Saturday: The pain from my gigantor ovaries continued. We attended a friend’s daughter’s 3rd birthday party, a little taste of reality and a scrumptious marbled cake! We took it easy for the most part on Saturday, save for a trip the grocery store that I should have sat out because the pain was so bad I considered getting one of those hovaround carts. That night Shelton and I had a picnic in the basement with movies and just relaxed. It was the first “no shot” day we’ve had since July 14, IVF Shots Day One.
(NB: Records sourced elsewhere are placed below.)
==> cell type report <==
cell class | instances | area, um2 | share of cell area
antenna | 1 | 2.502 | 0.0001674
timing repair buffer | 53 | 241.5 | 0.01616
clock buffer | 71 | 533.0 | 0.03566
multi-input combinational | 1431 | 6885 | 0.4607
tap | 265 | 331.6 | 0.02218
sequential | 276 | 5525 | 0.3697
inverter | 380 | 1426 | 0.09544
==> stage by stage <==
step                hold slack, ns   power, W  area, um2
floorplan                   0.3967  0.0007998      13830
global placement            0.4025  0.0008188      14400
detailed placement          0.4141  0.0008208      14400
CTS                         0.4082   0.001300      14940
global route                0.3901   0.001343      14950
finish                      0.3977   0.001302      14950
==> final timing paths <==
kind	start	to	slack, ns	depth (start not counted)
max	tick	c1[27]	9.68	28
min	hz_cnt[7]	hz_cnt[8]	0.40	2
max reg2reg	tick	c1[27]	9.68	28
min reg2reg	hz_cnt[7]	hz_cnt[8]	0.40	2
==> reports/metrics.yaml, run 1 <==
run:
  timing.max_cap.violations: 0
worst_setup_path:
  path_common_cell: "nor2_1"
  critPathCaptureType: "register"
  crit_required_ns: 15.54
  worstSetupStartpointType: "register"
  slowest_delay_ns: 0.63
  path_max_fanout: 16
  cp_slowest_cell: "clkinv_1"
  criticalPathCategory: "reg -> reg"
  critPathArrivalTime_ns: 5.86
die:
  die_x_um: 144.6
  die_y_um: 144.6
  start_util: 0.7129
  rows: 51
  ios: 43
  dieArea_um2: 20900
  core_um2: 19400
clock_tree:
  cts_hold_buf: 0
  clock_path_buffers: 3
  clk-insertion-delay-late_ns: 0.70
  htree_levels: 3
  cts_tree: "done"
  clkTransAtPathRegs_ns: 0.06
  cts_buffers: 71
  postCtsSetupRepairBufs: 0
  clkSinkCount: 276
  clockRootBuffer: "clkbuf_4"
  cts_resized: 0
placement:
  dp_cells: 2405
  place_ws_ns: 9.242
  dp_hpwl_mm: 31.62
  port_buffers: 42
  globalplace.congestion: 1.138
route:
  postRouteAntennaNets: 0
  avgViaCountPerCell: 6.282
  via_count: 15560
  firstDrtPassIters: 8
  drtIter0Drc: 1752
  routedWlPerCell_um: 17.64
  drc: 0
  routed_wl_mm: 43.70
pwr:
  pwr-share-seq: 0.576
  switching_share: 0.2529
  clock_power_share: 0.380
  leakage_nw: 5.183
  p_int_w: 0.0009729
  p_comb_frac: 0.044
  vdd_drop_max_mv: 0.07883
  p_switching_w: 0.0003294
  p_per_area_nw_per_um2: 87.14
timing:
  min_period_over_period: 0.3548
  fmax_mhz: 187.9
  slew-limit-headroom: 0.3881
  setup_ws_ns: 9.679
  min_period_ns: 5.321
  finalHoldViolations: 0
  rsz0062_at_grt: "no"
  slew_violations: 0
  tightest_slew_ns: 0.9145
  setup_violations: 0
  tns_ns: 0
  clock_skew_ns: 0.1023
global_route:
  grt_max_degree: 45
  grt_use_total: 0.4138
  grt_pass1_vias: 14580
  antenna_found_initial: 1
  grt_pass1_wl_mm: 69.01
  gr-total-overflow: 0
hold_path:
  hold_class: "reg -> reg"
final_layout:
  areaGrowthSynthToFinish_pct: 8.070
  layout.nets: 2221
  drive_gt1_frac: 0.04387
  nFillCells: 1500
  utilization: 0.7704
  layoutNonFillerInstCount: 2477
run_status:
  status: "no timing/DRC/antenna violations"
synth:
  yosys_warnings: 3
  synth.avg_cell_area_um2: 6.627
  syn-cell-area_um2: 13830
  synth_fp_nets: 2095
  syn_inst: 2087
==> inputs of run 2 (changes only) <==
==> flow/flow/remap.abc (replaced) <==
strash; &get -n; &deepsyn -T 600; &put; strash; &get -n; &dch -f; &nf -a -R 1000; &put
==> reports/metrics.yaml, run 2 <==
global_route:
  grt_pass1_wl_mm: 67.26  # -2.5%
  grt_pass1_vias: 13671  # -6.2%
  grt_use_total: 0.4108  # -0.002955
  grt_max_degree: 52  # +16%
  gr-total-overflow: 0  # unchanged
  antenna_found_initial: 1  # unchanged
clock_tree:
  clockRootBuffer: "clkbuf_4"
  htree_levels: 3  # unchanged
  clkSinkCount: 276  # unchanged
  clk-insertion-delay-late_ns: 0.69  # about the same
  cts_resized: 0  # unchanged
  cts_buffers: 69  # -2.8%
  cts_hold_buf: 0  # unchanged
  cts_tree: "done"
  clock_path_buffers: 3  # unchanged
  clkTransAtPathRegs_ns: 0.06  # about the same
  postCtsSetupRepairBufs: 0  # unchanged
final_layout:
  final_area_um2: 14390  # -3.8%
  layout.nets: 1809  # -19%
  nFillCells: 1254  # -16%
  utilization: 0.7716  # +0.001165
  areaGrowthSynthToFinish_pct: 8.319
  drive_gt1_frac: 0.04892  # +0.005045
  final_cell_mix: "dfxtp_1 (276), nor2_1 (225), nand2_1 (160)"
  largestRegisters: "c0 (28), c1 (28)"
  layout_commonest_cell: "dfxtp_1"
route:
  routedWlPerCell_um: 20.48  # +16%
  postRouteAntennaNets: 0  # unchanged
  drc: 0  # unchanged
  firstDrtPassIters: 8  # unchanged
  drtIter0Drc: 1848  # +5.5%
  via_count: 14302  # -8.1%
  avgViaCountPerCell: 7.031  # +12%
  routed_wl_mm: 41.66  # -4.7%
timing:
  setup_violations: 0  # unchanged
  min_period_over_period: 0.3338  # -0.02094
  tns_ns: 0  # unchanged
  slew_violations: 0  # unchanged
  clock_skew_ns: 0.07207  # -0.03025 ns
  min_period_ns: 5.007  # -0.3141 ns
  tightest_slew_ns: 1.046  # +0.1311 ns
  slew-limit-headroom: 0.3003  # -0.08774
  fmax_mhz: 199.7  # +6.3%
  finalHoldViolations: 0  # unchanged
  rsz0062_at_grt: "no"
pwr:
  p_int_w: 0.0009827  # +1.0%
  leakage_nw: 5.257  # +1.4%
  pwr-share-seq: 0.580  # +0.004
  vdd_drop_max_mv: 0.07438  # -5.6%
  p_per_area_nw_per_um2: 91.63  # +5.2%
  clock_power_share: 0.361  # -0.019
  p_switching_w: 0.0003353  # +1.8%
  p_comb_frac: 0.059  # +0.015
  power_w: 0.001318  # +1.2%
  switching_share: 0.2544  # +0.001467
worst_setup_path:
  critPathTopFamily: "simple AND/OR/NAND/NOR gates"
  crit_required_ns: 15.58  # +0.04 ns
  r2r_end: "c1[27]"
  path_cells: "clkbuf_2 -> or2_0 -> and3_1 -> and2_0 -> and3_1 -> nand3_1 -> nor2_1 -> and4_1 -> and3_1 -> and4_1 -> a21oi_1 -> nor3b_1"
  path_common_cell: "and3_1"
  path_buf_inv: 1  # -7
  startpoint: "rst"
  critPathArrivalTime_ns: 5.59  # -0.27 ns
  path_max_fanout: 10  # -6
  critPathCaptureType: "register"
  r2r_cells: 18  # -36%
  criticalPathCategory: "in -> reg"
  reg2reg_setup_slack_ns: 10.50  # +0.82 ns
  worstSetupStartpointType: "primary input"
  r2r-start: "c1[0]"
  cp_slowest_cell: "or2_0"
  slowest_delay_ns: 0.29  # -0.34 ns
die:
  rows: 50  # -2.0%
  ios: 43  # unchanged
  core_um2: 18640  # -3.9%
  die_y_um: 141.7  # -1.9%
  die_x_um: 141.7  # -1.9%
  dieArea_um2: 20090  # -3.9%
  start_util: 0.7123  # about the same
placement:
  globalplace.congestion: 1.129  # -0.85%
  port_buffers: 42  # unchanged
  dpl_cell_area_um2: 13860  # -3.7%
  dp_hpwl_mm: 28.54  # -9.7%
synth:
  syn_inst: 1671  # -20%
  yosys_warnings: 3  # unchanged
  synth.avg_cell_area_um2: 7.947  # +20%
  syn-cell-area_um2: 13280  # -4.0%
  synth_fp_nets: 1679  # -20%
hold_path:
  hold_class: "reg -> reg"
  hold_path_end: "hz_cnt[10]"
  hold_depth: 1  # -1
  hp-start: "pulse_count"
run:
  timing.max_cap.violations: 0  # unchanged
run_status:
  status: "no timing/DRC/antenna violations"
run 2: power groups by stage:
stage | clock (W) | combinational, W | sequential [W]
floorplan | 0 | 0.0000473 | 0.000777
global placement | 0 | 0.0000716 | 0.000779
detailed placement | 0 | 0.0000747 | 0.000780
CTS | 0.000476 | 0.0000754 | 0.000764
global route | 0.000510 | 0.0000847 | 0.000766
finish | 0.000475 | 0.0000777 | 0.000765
Background: an optimization exercise with open tools, aiming at small area, a short achievable clock period and few clock cycles. Do not read the settings as production practice. Only simulation tests tie the RTL to the original design; equivalence was not proved. Power is estimated from default activity; no workload was simulated.

<file path="flow/flow/run.sh">
#!/bin/bash
# The standard ORFS layout (standard.sh) with three changes:
#  - synthesis maps the logic with flow/map.abc (see flow/mysynth.tcl);
#  - no full-adder extraction (ADDER_MAP_FILE empty), so ABC sees all logic;
#  - the port buffers are plain buf_1 cells.
set -euo pipefail
here=$(pwd)
bash standard.sh "SYNTH_SCRIPT=$here/flow/mysynth.tcl" ADDER_MAP_FILE= \
  "BUFFER_PORTS_ARGS=-buffer_cell sky130_fd_sc_hd__buf_1" finish > standard_flow.log 2>&1
</file>
<file path="flow/flow/map.abc">
strash
&get -n
&deepsyn -T 30
&put
if -g
strash
dch
map
topo
stime -c
</file>
<file path="flow/flow/mysynth.tcl">
# The standard synthesis script (synth_recipe.tcl), with ORFS's ABC mapping
# script replaced by flow/map.abc.
set my_abc_script [file join [file dirname [file normalize [info script]]] map.abc]
proc synth {args} { yosys synth -nofsm -noshare {*}$args }
proc abc {args} {
  set i [lsearch -exact $args -script]
  if { $i >= 0 } { lset args [expr {$i + 1}] $::my_abc_script }
  yosys abc {*}$args
}
source $::env(SCRIPTS_DIR)/synth.tcl
# left out here: clear keep_hierarchy, flatten, clean up, hide names made inside functions, write 1_2_yosys.v
</file>
<file path="flow/standard.sh">
#!/bin/bash
# synth_recipe.tcl (not shown) runs the flow's synth.tcl, then flattens the netlist and writes it again
# the make line also repeats each setting of config.mk as NAME=value (left out here)
make -C /OpenROAD-flow-scripts/flow DESIGN_CONFIG=/design/flow/config.mk WORK_HOME=/design/flow/orfs CLKGATE_MAP_FILE= SYNTH_SCRIPT=/design/flow/synth_recipe.tcl "${@:-finish}"
</file>
<file path="flow/config.mk">
export PLATFORM = sky130hd
export DESIGN_NAME = dut
export DESIGN_NICKNAME = dut
export VERILOG_FILES = /design/flow/design.v
export SDC_FILE = /design/flow/constraint.sdc
export NUM_CORES = 4
export LEC_CHECK = 0
export CAP_MARGIN = 20
export CORE_AREA = 3 3 61 61
export DIE_AREA = 0 0 64 64
export SETUP_SLACK_MARGIN = 3.1
export SLEW_MARGIN = 20
</file>
<file path="flow/constraint.sdc">
create_clock -name core_clock -period 5.0 [get_ports {clk}]
set_input_delay 1.0000 -clock core_clock [delete_from_list [all_inputs] [get_ports {clk}]]
set_output_delay 1.0000 -clock core_clock [all_outputs]
set_load 0.01 [all_outputs]
</file>
<file path="flow/design.v">
`timescale 1ns/1ps
module dut (
    input clk,
    input rst,
    input start,
    input [7:0] a,
    input [7:0] b,
    output reg [7:0] y,
    output reg ready
);
    wire [2:0] L = a[2:0];
    wire [3:0] H = a[6:3];
    wire [5:0] L2 = L * L;
    wire [3:0] P = H * L;                  
    wire c2 = b[7] | b[6];                                         
    wire c1 = (~b[7] & ~b[6] & (b[5] | b[4] | b[3]))               
            | (b[7] & b[6] & (b[5] | (b[4] & b[3])));              
    wire r1 = ~b[7] & ~b[6] & ~b[5] & ~b[4] & ~b[3] & (b[2] | b[1] | b[0]);   
    wire r3 = ~b[7] & ~b[6] & (b[5] | (b[4] & b[3] & (b[2] | (b[1] & b[0]))));  
    wire r5 = (~b[7] & b[6] & b[5] & b[4] & b[3] & b[2] & (b[1] | b[0]))       
            | (b[7] & ~(b[6] & (b[5] | (b[4] & b[3]))));                        
    wire c0 = r1 | r3 | r5;
    wire [5:0] lo = L2 + {3'd0, c2, c1, c0};
    wire [3:0] hi = P + {a[3], 2'b00} + {2'b00, lo[5:4]};
    always @(posedge clk) begin
        y     <= {hi, lo[3:0]};
        ready <= start & ~rst;
    end
endmodule
</file>
==> flow_results.xml, run 1 <==
<?xml version="1.0" encoding="UTF-8"?>
<metrics>
  <group name="timing">
    <metric name="timing.final.setup_violations" unit="">0</metric>
    <metric name="rsz0062_at_grt" unit="">false</metric>
    <metric name="period_needed" unit="ns">1.85</metric>
    <metric name="tightestPinTransition" unit="ns">0.231</metric>
    <metric name="setup_slack" unit="ns">3.15</metric>
    <metric name="max-slew-margin-rel" unit="%">84.4</metric>
    <metric name="final_max_slew_viol_count" unit="">0</metric>
    <metric name="tns" unit="ns">0</metric>
    <metric name="timing.final.hold_violations" unit="">0</metric>
    <metric name="timing.fmax" unit="MHz">539</metric>
    <metric name="period_share" unit="%">37.1</metric>
  </group>
  <group name="floorplan">
    <metric name="die_footprint" unit="mm²">0.00410</metric>
    <metric name="vertical_die_dimension" unit="µm">64</metric>
    <metric name="dieWidth" unit="µm">64</metric>
    <metric name="num_rows" unit="">20</metric>
    <metric name="design.core.area" unit="mm²">0.00313</metric>
    <metric name="start_util" unit="%">17.7</metric>
    <metric name="num_io_pins" unit="">28</metric>
  </group>
  <group name="global_route">
    <metric name="grt_usage" unit="%">6.12</metric>
    <metric name="grt_pass1_vias" unit="">511</metric>
    <metric name="overflow" unit="">0</metric>
    <metric name="antenna_found_initial" unit="">0</metric>
    <metric name="largest_net_degree_at_the_start_of_global_routing" unit="">10</metric>
    <metric name="first_pass_grt_wire_length" unit="mm">2.03</metric>
  </group>
  <group name="power">
    <metric name="seq_power_share" unit="%">43.7</metric>
    <metric name="powerDensity" unit="mW/mm²">244</metric>
    <metric name="power_switching_share" unit="%">29.2</metric>
    <metric name="p_int" unit="W">0.000134</metric>
    <metric name="clockPowerShare" unit="%">27.4</metric>
    <metric name="power.net_switching" unit="W">0.0000553</metric>
    <metric name="p_leak" unit="nW">0.318</metric>
    <metric name="peakVddDrop" unit="mV">0.0409</metric>
    <metric name="proportion_of_power_drawn_by_combinational_gates" unit="%">28.9</metric>
  </group>
  <group name="cts">
    <metric name="tritoncts_num_sinks" unit="">9</metric>
    <metric name="post_cts_hold_buffer_count" unit="">0</metric>
    <metric name="cts_inserted_buffers" unit="">3</metric>
    <metric name="cts.reportedPaths.clkPinSlew" unit="ns">0.05</metric>
    <metric name="cts.root.buffer_cell" unit="">sky130_fd_sc_hd__clkbuf_4</metric>
    <metric name="h-tree-depth" unit="">1</metric>
    <metric name="cts.path.max_buffers" unit="">2</metric>
    <metric name="tritoncts" unit="">yes</metric>
  </group>
  <group name="detailed_routing">
    <metric name="route.antenna.remaining_nets" unit="">0</metric>
    <metric name="routed_wl" unit="mm">1.27</metric>
    <metric name="drc_errors_left" unit="">0</metric>
    <metric name="vias_per_cell" unit="">3.95</metric>
    <metric name="drt-initial-drc-count" unit="">12</metric>
    <metric name="wl_per_cell" unit="µm">8.22</metric>
    <metric name="drt-pass1-iter-count" unit="">4</metric>
    <metric name="vias" unit="">612</metric>
  </group>
  <group name="placed_design">
    <metric name="pre_cts_slack" unit="ns">2.55</metric>
    <metric name="port_buffers" unit="">26</metric>
    <metric name="gp_congestion" unit="">0.826</metric>
    <metric name="place_inst" unit="">151</metric>
    <metric name="dp_hpwl" unit="mm">1.04</metric>
  </group>
  <group name="worst_setup_path">
    <metric name="cp_slowest_cell" unit="">sky130_fd_sc_hd__and2b_2</metric>
    <metric name="path_cells" unit="">buf_2, and2b_2, o22ai_4, a21oi_2, o21bai_1, o211a_1, nor2_1</metric>
    <metric name="critPathRequiredTime" unit="ns">5.15</metric>
    <metric name="cp_slowest_stage_delay" unit="ns">0.23</metric>
    <metric name="setup.worst_path.end_class" unit="">register</metric>
    <metric name="cp.arrival" unit="ns">2.00</metric>
    <metric name="timing.critical_path.buf_inv" unit="">1</metric>
    <metric name="crit_type" unit="">primary input to register</metric>
    <metric name="critical-path-top-delay-family" unit="">compound AO/OA/AOI/OAI gates</metric>
    <metric name="worstSetupStartpointType" unit="">primary input</metric>
    <metric name="largest_fanout_on_the_critical_path" unit="">6</metric>
  </group>
  <group name="synthesis">
    <metric name="synthesis.instances" unit="">81</metric>
    <metric name="ys_seq_area_share" unit="%">32.6</metric>
    <metric name="syn-num-nets" unit="">100</metric>
    <metric name="ys_types" unit="">21</metric>
    <metric name="ys_warnings" unit="">1</metric>
    <metric name="syn_area_per_cell" unit="µm²">6.83</metric>
    <metric name="post-synth-top-area-cell" unit="">sky130_fd_sc_hd__dfxtp_1</metric>
    <metric name="netlist_area_before_placement" unit="µm²">553</metric>
    <metric name="synth_top_cells_by_area" unit="">sky130_fd_sc_hd__dfxtp_1 33%, sky130_fd_sc_hd__nand2_1 12%, sky130_fd_sc_hd__clkinv_1 6.8%</metric>
    <metric name="netlist.area_leader.share" unit="%">32.6</metric>
    <metric name="synth.ff_latch_count" unit="">9</metric>
  </group>
  <group name="worst_hold_path">
    <metric name="timing.hold.worst.start" unit="">rst</metric>
    <metric name="hold_path_class" unit="">primary input to register</metric>
    <metric name="holdPathStages" unit="">2</metric>
    <metric name="timing.hold.worst_endpoint" unit="">ready</metric>
  </group>
  <group name="layout">
    <metric name="syn2layout_area_growth" unit="%">40.3</metric>
    <metric name="final_common_cell" unit="">sky130_fd_sc_hd__buf_1</metric>
    <metric name="n_antenna_cell" unit="">0</metric>
    <metric name="drive_gt1_share" unit="%">18.0</metric>
    <metric name="layout.cells.non_filler" unit="">155</metric>
    <metric name="final_cell_mix" unit="">21 x sky130_fd_sc_hd__buf_1, 18 x sky130_fd_sc_hd__nand2_1, 9 x sky130_fd_sc_hd__nor2_1, 9 x sky130_fd_sc_hd__dfxtp_1, 7 x sky130_fd_sc_hd__clkinv_1</metric>
    <metric name="fin_nets" unit="">131</metric>
  </group>
  <group name="status">
    <metric name="status" unit="">timing/DRC/antenna clean</metric>
  </group>
  <group name="flow_run">
    <metric name="timing.max_cap.violations" unit="">0</metric>
  </group>
</metrics>
[synthesized netlist by cell type]
master and number:
sky130_fd_sc_hd__clkinv_1 10, sky130_fd_sc_hd__and2b_2 1, sky130_fd_sc_hd__nand3_1 3, sky130_fd_sc_hd__nand2_1 18
sky130_fd_sc_hd__o21a_1 1, sky130_fd_sc_hd__and2_2 1, sky130_fd_sc_hd__or2_2 1, sky130_fd_sc_hd__xor2_1 4
sky130_fd_sc_hd__nor2_1 9, sky130_fd_sc_hd__o21ai_0 4, sky130_fd_sc_hd__dfxtp_1 9, sky130_fd_sc_hd__o21bai_1 2
sky130_fd_sc_hd__nand4_1 1, sky130_fd_sc_hd__a21oi_1 7, sky130_fd_sc_hd__o22ai_1 2, sky130_fd_sc_hd__xnor2_1 2
sky130_fd_sc_hd__o311ai_0 1, sky130_fd_sc_hd__o211a_1 1, sky130_fd_sc_hd__a31oi_1 1, sky130_fd_sc_hd__o211ai_1 1
sky130_fd_sc_hd__and3_2 2
[state kept, by name (all words and copies together) (netlist names)]
name / flops
y: 8
ready: 1
[per-stage QoR]
step,util (%),hold WS (ns),total power [W],instance area [µm²]
6_report,24.8,0.898,0.000189,776
5_1_grt,24.8,0.902,0.000203,776
4_1_cts,23.8,0.890,0.000188,744
3_5_place_dp,22.6,1.16,0.000133,706
3_3_place_gp,22.6,1.16,0.000133,706
2_1_floorplan,-,1.07,0.000114,553
[how the worst max path moves through the flow]
stage	from	to	depth (start not counted)
floorplan	a[1]	y[7]	6
global placement	a[0]	y[7]	7
detailed placement	a[0]	y[7]	7
CTS	a[1]	y[7]	7
global route	a[2]	y[7]	7
finish	a[2]	y[7]	7
[power by group through the flow]
stage	clock (W)	sequential, W	combinational, W
2_1_floorplan	0	0.0000894	0.0000248
3_3_place_gp	0	0.0000842	0.0000488
3_5_place_dp	0	0.0000843	0.0000489
4_1_cts	0.0000551	0.0000827	0.0000504
5_1_grt	0.0000578	0.0000836	0.0000615
6_report	0.0000519	0.0000827	0.0000546
[cell families (layout without fill, tap and decap cells)]
logic type,count (synthesis),after routing,share of synthesized area [%]
AOI/OAI and AO/OA,20,20,22.2
xor gates and xnor gates,6,6,9.50
buffers and inverters,10,40,6.79
DFF,9,9,32.6
and+or+nand+nor,36,36,29.0
[area by class of cell]
| cell class | instances | area (µm²) |
|---|---|---|
| tap | 44 | 55.1 |
| fill | 352 | 2350 |
| multi-input combinational | 62 | 362 |
| clock buffer | 4 | 26.3 |
| inverter | 10 | 40.0 |
| timing repair buffer | 26 | 113 |
| sequential | 9 | 180 |
[timing repair]
action / CTS / global route
setup endpoints to repair: 2 / 1
setup buffers: 0 / 0
pin swaps: 1 / 3
resized for setup: 6 / 16
[routing by layer]
layer | GRT usage [%] | vias up | wire, µm
met5 | 0 | - | 0
met4 | 4.04 | 0 | 0
met3 | 1.76 | 0 | 111
met2 | 8.65 | 22 | 548
met1 | 7.96 | 258 | 614
li1 | - | 332 | -
Testbench counts, summed over its fixed seeds: cycles 768.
Sunday: Egg retrieval day! We woke at 6a.m. to prepare to leave for the surgery center at 6:30. On the way there I joked that being a Sunday morning, it would be funny if they had to unlock the doors to let us in. And guess what? They did! The woman who admitted us was unlocking the doors as we walked up and I thought it was so funny and reminded of how strange (and super early) it was to be there on a Sunday. We were the only people there, and Shelton got the first draw out of the lobby coffee pot. I had a wonderful nurse prep me. She asked how many eggs we were getting and when I told her 17 she gasped and said that’s the most she’d heard all weekend. There had apparently been three retrievals Saturday and three after me on Sunday. Next we had our interview with the anesthesiologist and given a very thorough walk through of how everything would go down in the operating room. Then the star of the show, Dr. T arrived. His constantly calm demeanor is exactly what I needed before going back there. He walked me through the procedure and then gave me his standard instruction – “if you’re usually boss at your house, you’re not today.” Noted.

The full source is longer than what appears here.